For the Tea Party, the bailouts not only represented Big Government. The bailouts were perfect expressions of an aloof and self-indulgent elite that paid no price for its mistakes and whose recklessness endangered the American experiment. The Tea Party, like Obama, saw itself as “fundamentally transforming the United States of America.” Except the Tea Party wanted not social democracy but an end to the form of government that had produced financial disaster and failure in war. That goal required nothing less than purging the GOP of its pre-2008 sensibility and elites.

The energy that fueled the Tea Party was often described as “anti-establishment,” but it is better seen as “anti-systemic.” To varying degrees, its adherents wanted to overthrow the political and bureaucratic arrangements—either by limiting government or by simply burning everything down—that they believe generated failure. Thus, the Tea Party challenged incumbent Republicans who had voted for the bailout or participated in a corrupt system with as much gusto as it fought Democrats.

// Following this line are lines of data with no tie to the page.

### src/rtl/fb_reader.sv
// fb_reader: credit-limited framebuffer pixel fetcher.
// Converts pixel read requests into SRAM AXI reads and returns colors strictly in request order.
module fb_reader #(
    parameter int PIXEL_BITS      = 12,
    parameter int AXI_ADDR_WIDTH  = 20,
    parameter int AXI_DATA_WIDTH  = 16,
    parameter int MAX_OUTSTANDING = 2
) (
    input  logic                      clk,
    input  logic                      rst_n,
    input  logic                      axi_tvalid,
    output logic                      axi_tready,
    input  logic [AXI_ADDR_WIDTH-1:0] addr,
    output logic [AXI_ADDR_WIDTH-1:0] sram_axi_araddr,
    output logic                      sram_axi_arvalid,
    input  logic                      sram_axi_arready,
    input  logic [AXI_DATA_WIDTH-1:0] sram_axi_rdata,
    input  logic [1:0]                sram_axi_rresp,
    input  logic                      sram_axi_rvalid,
    output logic                      sram_axi_rready,
    output logic                      color_valid,
    input  logic                      color_ready,
    output logic [PIXEL_BITS-1:0]     color,
    output logic                      color_err
);

    localparam int PTR_W = (MAX_OUTSTANDING > 1) ? $clog2(MAX_OUTSTANDING) : 1;
    localparam int CNT_W = $clog2(MAX_OUTSTANDING + 1);
    localparam int ENT_W = PIXEL_BITS + 1;
    localparam logic [CNT_W-1:0] CNT_MAX  = CNT_W'(MAX_OUTSTANDING);
    localparam logic [CNT_W-1:0] CNT_ONE  = CNT_W'(1);
    localparam logic [CNT_W-1:0] CNT_ZERO = {CNT_W{1'b0}};
    localparam logic [PTR_W-1:0] PTR_ONE  = PTR_W'(1);

    if (PIXEL_BITS > AXI_DATA_WIDTH) begin : g_bad_pixel_width
        $error("fb_reader: PIXEL_BITS must not exceed AXI_DATA_WIDTH");
    end
    if ((MAX_OUTSTANDING < 2) || ((MAX_OUTSTANDING & (MAX_OUTSTANDING - 1)) != 0)) begin : g_bad_depth
        $error("fb_reader: MAX_OUTSTANDING must be a power of 2 and at least 2");
    end

    // Saturation-free up/down step; simultaneous inc and dec cancel out.
    function automatic logic [CNT_W-1:0] step_count(input logic [CNT_W-1:0] cnt,
                                                    input logic inc, input logic dec);
        logic [CNT_W-1:0] nxt;
        case ({inc, dec})
            2'b10:   nxt = cnt + CNT_ONE;
            2'b01:   nxt = cnt - CNT_ONE;
            default: nxt = cnt;
        endcase
        return nxt;
    endfunction

    logic                      arvalid_r;
    logic [AXI_ADDR_WIDTH-1:0] araddr_r;
    logic [CNT_W-1:0]          credits_r;
    logic [CNT_W-1:0]          outstanding_r;
    logic [CNT_W-1:0]          fifo_cnt_r;
    logic [PTR_W-1:0]          wr_ptr_r;
    logic [PTR_W-1:0]          rd_ptr_r;
    logic [ENT_W-1:0]          fifo_mem_r [MAX_OUTSTANDING];

    logic                      tready_s;
    logic                      rready_s;
    logic                      color_valid_s;
    logic                      req_fire_s;
    logic                      ar_fire_s;
    logic                      r_fire_s;
    logic                      pop_s;
    logic [ENT_W-1:0]          r_entry_s;
    logic [ENT_W-1:0]          head_s;
    logic                      unused_rdata_s;

    // Handshake qualifiers and FIFO head selection.
    always_comb begin
        tready_s      = (credits_r < CNT_MAX) && (!arvalid_r || sram_axi_arready);
        rready_s      = (outstanding_r != CNT_ZERO);
        color_valid_s = (fifo_cnt_r != CNT_ZERO);
        req_fire_s    = axi_tvalid && tready_s;
        ar_fire_s     = arvalid_r && sram_axi_arready;
        r_fire_s      = sram_axi_rvalid && rready_s;
        pop_s         = color_valid_s && color_ready;
        r_entry_s     = {(sram_axi_rresp != 2'b00), sram_axi_rdata[PIXEL_BITS-1:0]};
        head_s        = fifo_mem_r[rd_ptr_r];
    end

    // Only the low PIXEL_BITS of each beat carry color.
    assign unused_rdata_s = ^sram_axi_rdata;

    // AR channel register: load on accept, drop only once the slave takes it.
    always_ff @(posedge clk or negedge rst_n) begin
        if (!rst_n) begin
            arvalid_r <= 1'b0;
            araddr_r  <= {AXI_ADDR_WIDTH{1'b0}};
        end else if (req_fire_s) begin
            arvalid_r <= 1'b1;
            araddr_r  <= addr;
        end else if (ar_fire_s) begin
            arvalid_r <= 1'b0;
        end
    end

    // Credits cover in-flight reads plus buffered colors, so the FIFO can never overflow.
    always_ff @(posedge clk or negedge rst_n) begin
        if (!rst_n) begin
            credits_r     <= CNT_ZERO;
            outstanding_r <= CNT_ZERO;
        end else begin
            credits_r     <= step_count(credits_r, req_fire_s, pop_s);
            outstanding_r <= step_count(outstanding_r, ar_fire_s, r_fire_s);
        end
    end

    // Response FIFO; power-of-2 depth lets the pointers wrap naturally.
    always_ff @(posedge clk or negedge rst_n) begin
        if (!rst_n) begin
            wr_ptr_r   <= {PTR_W{1'b0}};
            rd_ptr_r   <= {PTR_W{1'b0}};
            fifo_cnt_r <= CNT_ZERO;
            for (int i = 0; i < MAX_OUTSTANDING; i++) begin
                fifo_mem_r[i] <= {ENT_W{1'b0}};
            end
        end else begin
            if (r_fire_s) begin
                fifo_mem_r[wr_ptr_r] <= r_entry_s;
                wr_ptr_r             <= wr_ptr_r + PTR_ONE;
            end
            if (pop_s) begin
                rd_ptr_r <= rd_ptr_r + PTR_ONE;
            end
            fifo_cnt_r <= step_count(fifo_cnt_r, r_fire_s, pop_s);
        end
    end

    assign axi_tready       = tready_s;
    assign sram_axi_arvalid = arvalid_r;
    assign sram_axi_araddr  = araddr_r;
    assign sram_axi_rready  = rready_s;
    assign color_valid      = color_valid_s;
    assign color            = head_s[PIXEL_BITS-1:0];
    assign color_err        = head_s[PIXEL_BITS];

endmodule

The irony of the 2010 election, when the GOP picked up 63 House seats, was that this post-2008 rebellion elevated pre-2008 leaders. Boehner became speaker, Cantor became majority leader, McCarthy became whip, and Ryan became chairman of the Budget Committee. It quickly became apparent, however, that Boehner was uncomfortable around the Tea Party freshmen. He didn’t know how to deal with them. “Under the new rules of Crazytown,” Boehner wrote in his memoir, “I may have been Speaker, but I didn’t hold all the power.”

Boehner clashed with the Tea Party over the debt ceiling in 2011, the fiscal cliff of potential tax hikes at the end of 2012, and the Rube Goldberg–like attempt to defund Obamacare that shut down the government in 2013. In the spring of 2014, a Tea Party candidate primaried Eric Cantor and defeated him. McCarthy became majority leader. Boehner knew he was the Tea Party’s next target.

By the end of 2015, his patience with the post-bailout GOP was exhausted. Boehner resigned from Congress, and Paul Ryan, then chairman of the Ways and Means Committee, took over as speaker.

The Tea Party, institutionalized in 2015 as the House Freedom Caucus, loved President Trump’s combativeness, his brinksmanship, and his resentful and conspiratorial mindset. Under Trump, Speaker Ryan corralled the House GOP into passing a long-sought-after tax reform, but by the end of 2018 he too had grown tired of managing a conference whose lodestars were Tucker Carlson, the Freedom Caucus, and its reality-television president. Ryan resigned that year after Democrats won the House, and McCarthy became minority leader.

Speaker McCarthy is neither an ideologue nor a wonk. He is a classic politico whose primary interest is the mechanics of building a majority, and whose adaptability has served him well in climbing to the top of the greasy pole. More trouble lies ahead, however. Among the unintended consequences of the 2022 midterms was that an electoral repudiation of extremism gave us a narrow Republican majority that empowers extremists. To appease this faction, McCarthy, the last of the Young Guns, handed the car keys to reckless drivers within the populist, nationalist, post-bailout GOP. He will need all his cunning and unscrupulousness in the days ahead—assuming he is still speaker by the time you finish this sentence.